The Others. Looking for diversity in Euboean linguistic ecosystems
The purpose of my research at CHS is to develop an interdisciplinary model to achieve a fitting description of complex linguistic environments (‘ecosystems’) and their diachronic evolution. In particular, I am interested in understanding how the same Ancient Greek dialect could change in different ways under the pressure of different social and political factors. The motherland and the colonies offer the best vantage point from which to study this issue.
Among Greek dialects, Euboean – a dialect of the Attic-Ionic group – stands out for its geographical diffusion. Evidence of this dialect is found in Euboea, Oropos, the Chalcidian peninsula, Italy and Sicily. Epigraphic remains from Euboean settlements also stand out on account of their age. The most ancient ones – e.g., Nestor’s cup in Pithekoussae or some ancient graffiti in Eretria – belong to the last quarter of the 8th c. BCE. This unique configuration makes it possible to study almost in parallel how this dialect changed in Euboea and in her colonies, where intralinguistic and extralinguistic factors were different from those in the motherland.
Interacting in a bi- or even plurilingual environment was part of everyday life for many ancient people. Achieving a fitting description of multilingual environments implies both relying on traditional dialectological approaches and going beyond them. Traditionally, Greek dialectology focuses on the genetic relationships between dialects (to which group a dialect belongs) and on common areal developments (which common features arose independently from genetic relationship). However, this kind of approach does not tell us much about everyday linguistic exchanges between people in a specific place. Were there people speaking other Greek dialects or other – i.e. non-Greek – languages? How significant was their impact, if any, on different levels of communication (e.g. official or private)? So, let “The Others” speak!
Languages are natural as well as cultural products. As such they reflect the history of their speakers: from neologisms to loanwords, from purist aspirations to language extinction, a language retains a memory not only of the events and situations which its speakers have experienced, but also of their reactions to them. Even ignoring or trying to avoid other dialects or languages is a linguistic choice that tells us much about ancient speakers’ attitudes.

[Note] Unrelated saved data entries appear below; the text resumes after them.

### config.mk
export PLATFORM = sky130hd
export DESIGN_NAME = adc_decimator_flat
export DESIGN_NICKNAME = d
export VERILOG_FILES = /design/src/rtl/adc_decimator_if.sv /design/src/rtl/adc_decimator.sv /design/src/flat_wrapper.sv
export SDC_FILE = /design/constraint.sdc
export NUM_CORES = 1
export LEC_CHECK = 0
export CAP_MARGIN = 20
export CORE_ASPECT_RATIO = 2
export CORE_MARGIN = 5
export CORE_UTILIZATION = 30
export DETAILED_ROUTE_END_ITERATION = 7
export SLEW_MARGIN = 20
export SYNTH_ARGS = -nofsm -noshare
export SYNTH_HDL_FRONTEND = slang
export SYNTH_SLANG_ARGS = --single-unit
### constraint.sdc
create_clock -name clk -period 6.3 [get_ports clk]
set_input_delay 0.945 -clock clk [delete_from_list [all_inputs] [get_ports clk]]
set_output_delay 0.945 -clock clk [all_outputs]
set_load 0.01 [all_outputs]
### src/rtl/adc_decimator_if.sv
// -----------------------------------------------------------------------------
// adc_decimator_if
// Signal bundle between the ADC front end / trigger logic and the decimator.
//
// Signals (directions seen from the decimator, i.e. the slave modport):
//   adc_data_i      in  10  registered ADC sample, one per clk
//   adc_or_i        in   1  ADC out-of-range flag, aligned with adc_data_i
//   capture_go_i    in   1  capture enable, held high for the whole capture
//   decimate_i      in  16  D, group length L = D+1 samples
//   avg_shift_i     in   3  right shift applied to the group sum (averaging build)
//   max_samples_i   in  32  output-sample limit, 0 = unlimited
//   data_o          out 10  decimated sample
//   data_valid_o    out  1  one-cycle write strobe for data_o
//   or_o            out  1  OR of adc_or_i across the emitted group
//   capture_done_o  out  1  capture stopped on the sample limit
//   sample_count_o  out 32  output samples emitted in current/last capture
//
// Modports: master = ADC/trigger side, slave = decimator.
// -----------------------------------------------------------------------------
interface adc_decimator_if;
   logic [9:0]  adc_data_i;
   logic        adc_or_i;
   logic        capture_go_i;
   logic [15:0] decimate_i;
   logic [2:0]  avg_shift_i;
   logic [31:0] max_samples_i;
   logic [9:0]  data_o;
   logic        data_valid_o;
   logic        or_o;
   logic        capture_done_o;
   logic [31:0] sample_count_o;

   modport master (
      output adc_data_i, adc_or_i, capture_go_i, decimate_i, avg_shift_i, max_samples_i,
      input  data_o, data_valid_o, or_o, capture_done_o, sample_count_o
   );

   modport slave (
      input  adc_data_i, adc_or_i, capture_go_i, decimate_i, avg_shift_i, max_samples_i,
      output data_o, data_valid_o, or_o, capture_done_o, sample_count_o
   );
endinterface

### src/rtl/adc_decimator.sv
// -----------------------------------------------------------------------------
// adc_decimator
// Decimates the ADC sample stream by groups of L = D+1 samples for the
// capture FIFO. A capture starts when capture_go_i rises (configuration is
// latched on that edge, that edge's sample is skipped) and ends when
// capture_go_i drops or when the emitted-sample count reaches max_samples_i.
//
// Group processing, selected by macro DECIMATOR_AVERAGE_EN:
//   defined   : 26-bit sum of all L samples, shifted right by avg_shift,
//               saturated to 10'h3FF
//   undefined : the first sample of each group is emitted
//
// Ports:
//   clk    in  ADC sample clock, rising edge
//   reset  in  asynchronous, active-high reset
//   bus    adc_decimator_if.slave (samples, config, decimated output, status)
// -----------------------------------------------------------------------------
module adc_decimator (
   input  logic           clk,
   input  logic           reset,
   adc_decimator_if.slave bus
);

   typedef enum logic [1:0] {
      IDLE = 2'd0,
      RUN  = 2'd1,
      DONE = 2'd2
   } state_t;

   state_t      state_q, state_d;
   logic [15:0] dec_q, dec_d;
   logic [31:0] max_q, max_d;
   logic [15:0] grp_cnt_q, grp_cnt_d;
   logic        or_acc_q, or_acc_d;
   logic [31:0] count_q, count_d;
   logic [9:0]  data_q, data_d;
   logic        valid_q, valid_d;
   logic        or_q, or_d;

   logic        grp_start;
   logic        grp_end;
   logic        or_now;
   logic [31:0] count_inc;
   logic [9:0]  group_val;

`ifdef DECIMATOR_AVERAGE_EN
   logic [2:0]  shift_q, shift_d;
   logic [25:0] acc_q, acc_d;
   logic [25:0] sum_now;
   logic [25:0] sum_shifted;
`else
   logic [9:0]  first_q, first_d;
   logic        unused_shift;
`endif

   // Group bookkeeping shared by both builds. The sample on the current edge
   // opens a new group when the counter is 0, so stale sticky state is
   // masked off rather than needing a separate clear cycle.
   always_comb begin
      grp_start = (grp_cnt_q == 16'd0);
      grp_end   = (grp_cnt_q == dec_q);
      or_now    = (grp_start ? 1'b0 : or_acc_q) | bus.adc_or_i;
      count_inc = count_q + 32'd1;
   end

`ifdef DECIMATOR_AVERAGE_EN
   always_comb begin
      sum_now     = (grp_start ? 26'd0 : acc_q) + {16'd0, bus.adc_data_i};
      sum_shifted = sum_now >> shift_q;
      group_val   = (|sum_shifted[25:10]) ? 10'h3FF : sum_shifted[9:0];
   end
`else
   always_comb begin
      group_val = grp_start ? bus.adc_data_i : first_q;
   end

   // Shift amount only matters to the averaging build.
   assign unused_shift = ^bus.avg_shift_i;
`endif

   // Next-state and datapath.
   always_comb begin
      // NOTE: every *_d gets a default first so no path leaves it unassigned,
      // which would otherwise infer a latch.
      state_d   = state_q;
      dec_d     = dec_q;
      max_d     = max_q;
      grp_cnt_d = grp_cnt_q;
      or_acc_d  = or_acc_q;
      count_d   = count_q;
      data_d    = data_q;
      valid_d   = 1'b0;
      or_d      = or_q;
`ifdef DECIMATOR_AVERAGE_EN
      shift_d   = shift_q;
      acc_d     = acc_q;
`else
      first_d   = first_q;
`endif

      case (state_q)
         IDLE: begin
            if (bus.capture_go_i) begin
               // Latch the configuration; this edge's sample is not consumed.
               state_d   = RUN;
               dec_d     = bus.decimate_i;
               max_d     = bus.max_samples_i;
               grp_cnt_d = 16'd0;
               or_acc_d  = 1'b0;
               count_d   = 32'd0;
`ifdef DECIMATOR_AVERAGE_EN
               shift_d   = bus.avg_shift_i;
               acc_d     = 26'd0;
`endif
            end
         end

         RUN: begin
            // One sample consumed every edge, including the edge on which
            // capture_go_i is seen low, so a group completing there is emitted.
            or_acc_d = or_now;
`ifdef DECIMATOR_AVERAGE_EN
            acc_d    = sum_now;
`else
            first_d  = group_val;
`endif
            if (grp_end) begin
               grp_cnt_d = 16'd0;
               valid_d   = 1'b1;
               data_d    = group_val;
               or_d      = or_now;
               count_d   = count_inc;
            end else begin
               grp_cnt_d = grp_cnt_q + 16'd1;
            end

            // Reaching the limit wins over a simultaneous go drop; DONE then
            // falls back to IDLE on the next edge anyway.
            if (grp_end && (max_q != 32'd0) && (count_inc == max_q)) begin
               state_d = DONE;
            end else if (!bus.capture_go_i) begin
               state_d = IDLE;
            end
         end

         DONE: begin
            if (!bus.capture_go_i) begin
               state_d = IDLE;
            end
         end

         default: state_d = IDLE;
      endcase
   end

   // NOTE: sequential state uses non-blocking assignments only, so every flop
   // samples the pre-edge values regardless of statement order.
   always_ff @(posedge clk or posedge reset) begin
      if (reset) begin
         state_q   <= IDLE;
         dec_q     <= 16'd0;
         max_q     <= 32'd0;
         grp_cnt_q <= 16'd0;
         or_acc_q  <= 1'b0;
         count_q   <= 32'd0;
         data_q    <= 10'd0;
         valid_q   <= 1'b0;
         or_q      <= 1'b0;
`ifdef DECIMATOR_AVERAGE_EN
         shift_q   <= 3'd0;
         acc_q     <= 26'd0;
`else
         first_q   <= 10'd0;
`endif
      end else begin
         state_q   <= state_d;
         dec_q     <= dec_d;
         max_q     <= max_d;
         grp_cnt_q <= grp_cnt_d;
         or_acc_q  <= or_acc_d;
         count_q   <= count_d;
         data_q    <= data_d;
         valid_q   <= valid_d;
         or_q      <= or_d;
`ifdef DECIMATOR_AVERAGE_EN
         shift_q   <= shift_d;
         acc_q     <= acc_d;
`else
         first_q   <= first_d;
`endif
      end
   end

   assign bus.data_o         = data_q;
   assign bus.data_valid_o   = valid_q;
   assign bus.or_o           = or_q;
   assign bus.capture_done_o = (state_q == DONE);
   assign bus.sample_count_o = count_q;

endmodule

### src/flat_wrapper.sv
// flat-port wrapper written by rule: the top's interface ports become plain ports
module adc_decimator_flat 
  (clk, reset, bus_adc_data_i, bus_adc_or_i, bus_capture_go_i, bus_decimate_i, bus_avg_shift_i, bus_max_samples_i, bus_data_o, bus_data_valid_o, bus_or_o, bus_capture_done_o, bus_sample_count_o);
  adc_decimator_if bus_i ();
  input  logic clk;
  input  logic reset;
  input wire logic [$bits(bus_i.adc_data_i)-1:0] bus_adc_data_i;
  input wire logic [$bits(bus_i.adc_or_i)-1:0] bus_adc_or_i;
  input wire logic [$bits(bus_i.capture_go_i)-1:0] bus_capture_go_i;
  input wire logic [$bits(bus_i.decimate_i)-1:0] bus_decimate_i;
  input wire logic [$bits(bus_i.avg_shift_i)-1:0] bus_avg_shift_i;
  input wire logic [$bits(bus_i.max_samples_i)-1:0] bus_max_samples_i;
  output wire logic [$bits(bus_i.data_o)-1:0] bus_data_o;
  output wire logic [$bits(bus_i.data_valid_o)-1:0] bus_data_valid_o;
  output wire logic [$bits(bus_i.or_o)-1:0] bus_or_o;
  output wire logic [$bits(bus_i.capture_done_o)-1:0] bus_capture_done_o;
  output wire logic [$bits(bus_i.sample_count_o)-1:0] bus_sample_count_o;
  assign bus_i.adc_data_i = bus_adc_data_i;
  assign bus_i.adc_or_i = bus_adc_or_i;
  assign bus_i.capture_go_i = bus_capture_go_i;
  assign bus_i.decimate_i = bus_decimate_i;
  assign bus_i.avg_shift_i = bus_avg_shift_i;
  assign bus_i.max_samples_i = bus_max_samples_i;
  assign bus_data_o = bus_i.data_o;
  assign bus_data_valid_o = bus_i.data_valid_o;
  assign bus_or_o = bus_i.or_o;
  assign bus_capture_done_o = bus_i.capture_done_o;
  assign bus_sample_count_o = bus_i.sample_count_o;
  adc_decimator u_core (.clk(clk), .reset(reset), .bus(bus_i));
endmodule
==> results of run 1 <==
state kept, by name, summed over array words and instances (netlist names):
name and count:
u_core.first_q 10, u_core.bus.data_o 10, u_core.max_q 32, u_core.bus.or_o 1, u_core.bus.sample_count_o 32, u_core.bus.data_valid_o 1
u_core.dec_q 16, u_core.or_acc_q 1, u_core.grp_cnt_q 16, u_core.state_q 2
final cells by class:
class                      instances  area [µm²]  share of cell area (%)
timing repair buffer             111        1100                    12.6
sequential                       121        3030                    34.7
clock inverter                    14         218                    2.49
inverter                          13        51.3                   0.588
multi-input combinational        511        3540                    40.6
clock buffer                      18         439                    5.03
tap                              280         350                    4.01
layer usage:
metal	share of wire [%]	vias to the layer above	global-route usage [%]
met1	36	2801	16.4
met5	0	-	0
met4	4.2	0	8.26
li1	-	2686	-
met3	5.2	41	4.40
met2	55	146	29.2
cells by family after synthesis:
family,after synthesis
simple gates,239
compound gates,137
flops,121
mux,71
xor+xnor,61
buf+inv,59
fa+ha+maj,3
placed cells by master, fill, tap and decap left out, drive strengths merged, types with 6 or more instances in the layout:
master / count
nand2: 64
nand2b: 6
and3: 11
nor2b: 7
clkdlybuf4s50: 106
nand3: 22
xnor2: 26
clkbuf: 18
o31ai: 15
xor2: 34
nand4: 24
nor4: 27
nor3: 15
o21ai: 77
nor2: 35
a21oi: 12
mux2i: 14
inv: 15
and4: 8
a31oi: 7
dfrtp: 121
mux2: 57
power by group:
part           leakage [nW]  switching (mW)  internal [mW]
Clock                 0.313           0.376          0.713
Sequential             1.50          0.0776          0.862
Combinational          1.63           0.130          0.174
Total                  3.44           0.584           1.75
worst min-delay path by stage:
| stage | from | to | cells after the start | slack [ps] |
|---|---|---|---|---|
| CTS | u_core.bus.data_o[6]$_DFFE_PP0P_ | u_core.bus.data_o[6]$_DFFE_PP0P_ | 2 | 490 |
| global placement | u_core.bus.data_o[6]$_DFFE_PP0P_ | u_core.bus.data_o[6]$_DFFE_PP0P_ | 2 | 460 |
| global route | u_core.bus.data_o[6]$_DFFE_PP0P_ | u_core.bus.data_o[6]$_DFFE_PP0P_ | 2 | 520 |
| finish | u_core.bus.data_o[3]$_DFFE_PP0P_ | u_core.bus.data_o[3]$_DFFE_PP0P_ | 2 | 480 |
| detailed placement | u_core.bus.data_o[6]$_DFFE_PP0P_ | u_core.bus.data_o[6]$_DFFE_PP0P_ | 2 | 470 |
| floorplan | u_core.or_acc_q$_DFFE_PP0P_ | u_core.or_acc_q$_DFFE_PP0P_ | 2 | 450 |
through the flow:
stage / util, % / cell area, µm² / total power [mW] / setup WS, ps
2_1_floorplan: - / 6820 / 1.14 / 2140
3_3_place_gp: 35.8 / 8070 / 1.25 / 2880
3_5_place_dp: 35.8 / 8070 / 1.26 / 2900
4_1_cts: 38.7 / 8730 / 2.37 / 2870
5_1_grt: 38.7 / 8730 / 2.44 / 2590
6_report: 38.7 / 8730 / 2.33 / 3010
worst min-delay path: cells and delay by family, from the launching register on:
family             cells  cell delay [ps]
DFF                    1              340
and+or+nand+nor        1               50
AOI/OAI and AO/OA      1               60
==> results.json, run 1 <==
{
  "fin_tns_setup_ps": 0,
  "synth_area_leaders": "dfrtp_1, mux2_2, o21ai_0, xor2_1, nand2_1",
  "yosysUniqueCellTypes": 64,
  "cpMaxStageDelayCell": "nor2_1",
  "cts_root_buffer": "clkbuf_16",
  "dieArea_um2": 26000,
  "hold_class": "flop to flop",
  "post_cts_buffers": 0,
  "avgViaCountPerCell": 5.31,
  "antenna_found_initial": 0,
  "netlist.area_leader.share_pct": 44.4,
  "finalMaxSlewViolations": 0,
  "cts_resized": 0,
  "htree_levels": 4,
  "crit_family": "simple AND/OR/NAND/NOR gates",
  "setup_viol": 0,
  "fin_crit_ps": 3290,
  "rsz0062_at_grt": "no",
  "ant_nets": 0,
  "wl_um": 20200,
  "cp_max_fo": 12,
  "crit_end": "u_core.first_q[3]$_DFFE_PP0P_",
  "cts_hold_buf": 0,
  "fillCellCount": 2244,
  "dp_cells": 1036,
  "worst_path_largest_cell_delay_ps": 1010,
  "synth_top_cells_by_count": "dfrtp_1, o21ai_0, nand2_1",
  "clk_latency_ps": 440,
  "clock-sinks": 121,
  "startpoint": "u_core.grp_cnt_q[0]$_DFFE_PP0P_",
  "critical_path_class": "flop to flop",
  "dp_hpwl_um": 15100,
  "core-area_um2": 22500,
  "yosysWarnings": 0,
  "worstSetupEndpointType": "flop",
  "netlist_instances": 691,
  "ys_seq_area_share_pct": 44.4,
  "reg2reg_to": "u_core.first_q[3]$_DFFE_PP0P_",
  "synth_fp_nets": 759,
  "grt.total_usage_pct": 16.1,
  "overflow": 0,
  "path_depth": 6,
  "grt_pass1_wl_um": 31900,
  "worst_clock_skew_ps": 9.42,
  "tightest_slew_ps": 1030,
  "synth_xor_area_share_pct": 8.06,
  "area_growth_pct": 28.1,
  "synth_edf_count": 0,
  "drv_cap": 0,
  "cp_cell_sequence": "inv_1, ha_1, nor4b_1, nand4_1, nor2_1, mux2_2",
  "status": "finished, final reports clean",
  "io_buffers": 106,
  "drt_iter0_drc": 286,
  "layoutNonFillerInstCount": 1068,
  "leakage_nw": 3.44,
  "synthFlopType": "dfrtp_1",
  "fmax_mhz": 304,
  "die_w_um": 117,
  "crit_buf_inv": 1,
  "drc_errors": 0,
  "cts_buffer_depth": 2,
  "timing.rr.start": "u_core.grp_cnt_q[0]$_DFFE_PP0P_",
  "synth-compound-area-share_pct": 12.3,
  "dieHeight_um": 223,
  "cts_tree": "done",
  "synth_mux_area_share_pct": 11.5,
  "initial_utilization_pct": 30.2,
  "drive_gt1_share_pct": 14.6,
  "rows": 78,
  "ys_seq_elements": 121,
  "relSlewSlack_pct": 31.5,
  "clkSlewWorstSetupHoldPaths_ps": 60,
  "boundaryPins": 110,
  "place_congestion": 0.868,
  "arrival_ps": 3610,
  "p_per_area_nw_per_um2": 267,
  "rr_worst_depth": 6,
  "crit_path_start_kind": "flop",
  "via_count": 5674,
  "critPathRequiredTime_ps": 6620,
  "cts_buffers": 17,
  "syn-mean-instance-area_um2": 9.86,
  "synth_fa_ha_area_share_pct": 0.551,
  "antennaDiodeCount": 0,
  "synth_top_family_by_area": "simple AND/OR/NAND/NOR gates",
  "dr.pass1.iters": 5,
  "async_flop_share_pct": 100,
  "synth_top_cell_by_area": "dfrtp_1",
  "ir_drop_uv": 194,
  "grt_pass1_vias": 5663,
  "final_net_count": 843,
  "grt_max_degree": 73,
  "fin_hold_ws_ps": 481,
  "ff2ff_setup_slack_ps": 3010,
  "syn-cell-area_um2": 6820,
  "post_drt_wl_per_cell_um": 18.9,
  "period_share_pct": 52.3,
  "synth-simple-area-share_pct": 19.5,
  "hold_viol": 0,
  "yosys.cell_count.top_type": "dfrtp_1"
}
Power figures use the tool's default switching activity.
==> inputs of run 2 (changes only) <==
- clock period: 6.3 -> 2.8 ns (I/O delays scaled with it)
==> run 2 against run 1 <==
  * Sequential share of layout area fell by 1.4 points
  * Global-route usage increased by 0.75 points
  * Via count grew 3.7%
  * Critical path depth did not move
  * Clock power increased by 100%
  * Highest routed layer unchanged
==> results.json, run 2 (same netlist as run 1, synthesis figures left out) <==
{
  "path_depth": 6,
  "antenna_found_initial": 0,
  "boundaryPins": 110,
  "grt_max_degree": 58,
  "status": "finished, final reports clean",
  "drc_errors": 0,
  "fin_hold_ws_ps": 395,
  "post_drt_wl_per_cell_um": 19.0,
  "clk_latency_ps": 430,
  "avgViaCountPerCell": 5.26,
  "ir_drop_uv": 427,
  "cts_resized": 0,
  "grt.total_usage_pct": 16.9,
  "drt_iter0_drc": 285,
  "crit_family": "simple AND/OR/NAND/NOR gates",
  "relSlewSlack_pct": 61.9,
  "dp_cells": 1086,
  "utilization_pct": 40.4,
  "drive_gt1_share_pct": 19.8,
  "cp_max_fo": 11,
  "leakage_nw": 3.69,
  "post_cts_buffers": 0,
  "via_count": 5885,
  "hold_class": "input pin to asynchronous set/reset pin",
  "die_w_um": 117,
  "dpl_cell_area_um2": 8490,
  "dr.pass1.iters": 5,
  "worst_path_largest_cell_delay_ps": 590,
  "dieHeight_um": 223,
  "cts_buffer_depth": 2,
  "crit_buf_inv": 0,
  "rsz0062_at_grt": "no",
  "fin_tns_setup_ps": 0,
  "final_common_cell": "dfrtp_1",
  "antennaDiodeCount": 0,
  "initial_utilization_pct": 30.2,
  "rows": 78,
  "cpMaxStageDelayCell": "nor4_2",
  "drv_cap": 0,
  "tightest_slew_ps": 570,
  "rr_worst_depth": 6,
  "final_cell_mix": "dfrtp_1, clkdlybuf4s50_1, o21ai_0",
  "cts_root_buffer": "clkbuf_16",
  "core-area_um2": 22500,
  "crit_path_start_kind": "flop",
  "fin_crit_ps": 2610,
  "htree_levels": 4,
  "grt_pass1_vias": 6085,
  "grt_pass1_wl_um": 33100,
  "arrival_ps": 2950,
  "critPathRequiredTime_ps": 3140,
  "fmax_mhz": 383,
  "layoutNonFillerInstCount": 1118,
  "final_net_count": 893,
  "wl_um": 21200,
  "cts_buffers": 17,
  "ant_nets": 0,
  "design_area_um2": 9100,
  "cp_cell_sequence": "nand4_2, nor4_2, and2_1, nand3_1, or4_1, o41ai_2",
  "setup_viol": 0,
  "io_buffers": 106,
  "cts_tree": "done",
  "overflow": 0,
  "cts_hold_buf": 0,
  "period_share_pct": 93.2,
  "finalMaxSlewViolations": 0,
  "hold_viol": 0,
  "dp_hpwl_um": 16200,
  "p_per_area_nw_per_um2": 552,
  "dieArea_um2": 26000,
  "clkSlewWorstSetupHoldPaths_ps": 60,
  "critical_path_class": "flop to flop",
  "area_growth_pct": 33.6,
  "worstSetupEndpointType": "flop",
  "worst_clock_skew_ps": 8.15,
  "place_congestion": 0.879,
  "clock-sinks": 121
}
## run 2: cell types whose count changed in the layout (fill, tap and decap cells not counted), sizes merged
cell	change
clkinvlp	+3
inv	-2
bufinv	-3
clkbuf	+1
buf	+50
clkinv	+1
## run 2: layer usage
layer / vias to the layer above / global-route usage, % / share of wire [%]
li1: 2788 / - / -
met1: 2833 / 17.2 / 34
met2: 193 / 30.1 / 54
met3: 71 / 4.04 / 5.4
met4: 0 / 10.4 / 6.1
met5: - / 0 / 0
## run 2: where the power goes
group | internal [mW] | switching, mW
registers | 1.94 | 0.175
clock network | 1.36 | 0.846
logic | 0.408 | 0.301
## run 2: final cells by class
class	instances	area, µm²
timing repair buffer	161	1510
fill	2233	13400
inverter	13	52.6
multi-input combinational	511	3560
clock buffer	19	453
sequential	121	3030
clock inverter	13	146
tap	280	350
## run 2: worst paths after layout
path	start	endpoint	slack, ps
min in group clk	u_core.bus.or_o$_DFFE_PP0P_	u_core.bus.or_o$_DFFE_PP0P_	480
max reg2reg	u_core.bus.sample_count_o[2]$_DFFE_PP0P_	u_core.bus.sample_count_o[31]$_DFFE_PP0P_	190
min reg2reg	u_core.bus.or_o$_DFFE_PP0P_	u_core.bus.or_o$_DFFE_PP0P_	480
max	u_core.bus.sample_count_o[2]$_DFFE_PP0P_	u_core.bus.sample_count_o[31]$_DFFE_PP0P_	190
max in group asynchronous	reset	u_core.dec_q[10]$_DFFE_PP0P_	1730
min	reset	u_core.bus.data_o[4]$_DFFE_PP0P_	400
## run 2: through the flow
stage	setup slack, ps	power [mW]
after floorplan	34.8	2.58
final	189	5.03
after detailed placement	186	2.86
after global placement	236	2.84
after CTS	141	5.10
after global routing	6.25	5.25
==> inputs of run 3 (changes only) <==
- clock period: 2.8 -> 3.08 ns (I/O delays scaled with it)
==> run 3 against run 2 <==
  * Flip-flop and latch count unchanged
  * Via count decreased by 1.6%
  * Routed wire length fell by 1.7%
  * Combinational power decreased by 10%
  * Utilization decreased by 0.77 points
  * Power down 8.1%
  * Die area is the same
  * Critical path depth rose by 1
  * Global-route usage decreased by 0.16 points
  * Maximum frequency fell by 7.4%
  * Worst setup slack better by 71 ps
  * Clock skew about the same
  * Largest power group unchanged
  * Highest routed layer unchanged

An approach which includes “The Others” can enable us to look at ancient linguistic evidence with new eyes. Documents which were not written in the local dialect and alphabet can provide proof of the presence of strangers and tell us to what degree they were (or wanted to be) integrated, if they were politically or culturally dominant etc. Metrical inscriptions, which often display a mixed language (and therefore are often not taken into consideration in dialectological studies), can reveal much information about local poetic traditions and non-local literary influences. Onomastic choices can shed light on the compromises made between two cultures or disclose ancient views on the prestige of local or non-local traditions. In the case of short inscriptions, we can even discover that they make more sense if interpreted not in what is traditionally considered the local official alphabet, but in an another one (which could be local as well).
I cannot tell you how lucky I feel to have the opportunity to implement a part of this project at the Center for Hellenic Studies in Washington DC. Everyone here is working to make it possible for fellows to go further with their own research in a friendly environment. The exchanges with other fellows and other researchers are extraordinary opportunities for me to broaden my view on antiquity and beyond. In fact, stimulating challenges by nature come from researching “The Others”!
Francesca Dell’Oro
Francesca Dell’Oro is an associate researcher at the University of Lausanne. She studied Historical Linguistics and Classical Philology at the University of Milan (2004) and obtained a PhD in Philology and Linguistics from the University of Chieti-Pescara (2008). She was a post-doctoral fellow at the Universities of Zurich (2008-2015) and Oxford (2011) and a non-tenured professor in Classics and Linguistics at the University of Grenoble Alpes (2013-2015). She has published a monograph about the history of the ‘Caland’ notions (Leggi, sistemi e leghe suffissali ‘di Caland’: Storia della questione ‘Caland’ come problema teorico della linguistica indoeuropea, Innsbruck, 2015). She is currently preparing a new edition of the lead tablets from Styra (Euboea) with palaeographic, linguistic and onomastic commentaries. She is also writing a monograph on the Euboean dialect paying special attention to contact phenomena in the motherland and in the colonies as well as the development of specific colonial dialectal features. The purpose of her research at CHS is to develop an interdisciplinary model, based on sociolinguistics, epigraphy and history, in order to achieve a fitting description of complex linguistic environments like those of the Euboean-speaking areas between the 8th and the 4th century BCE.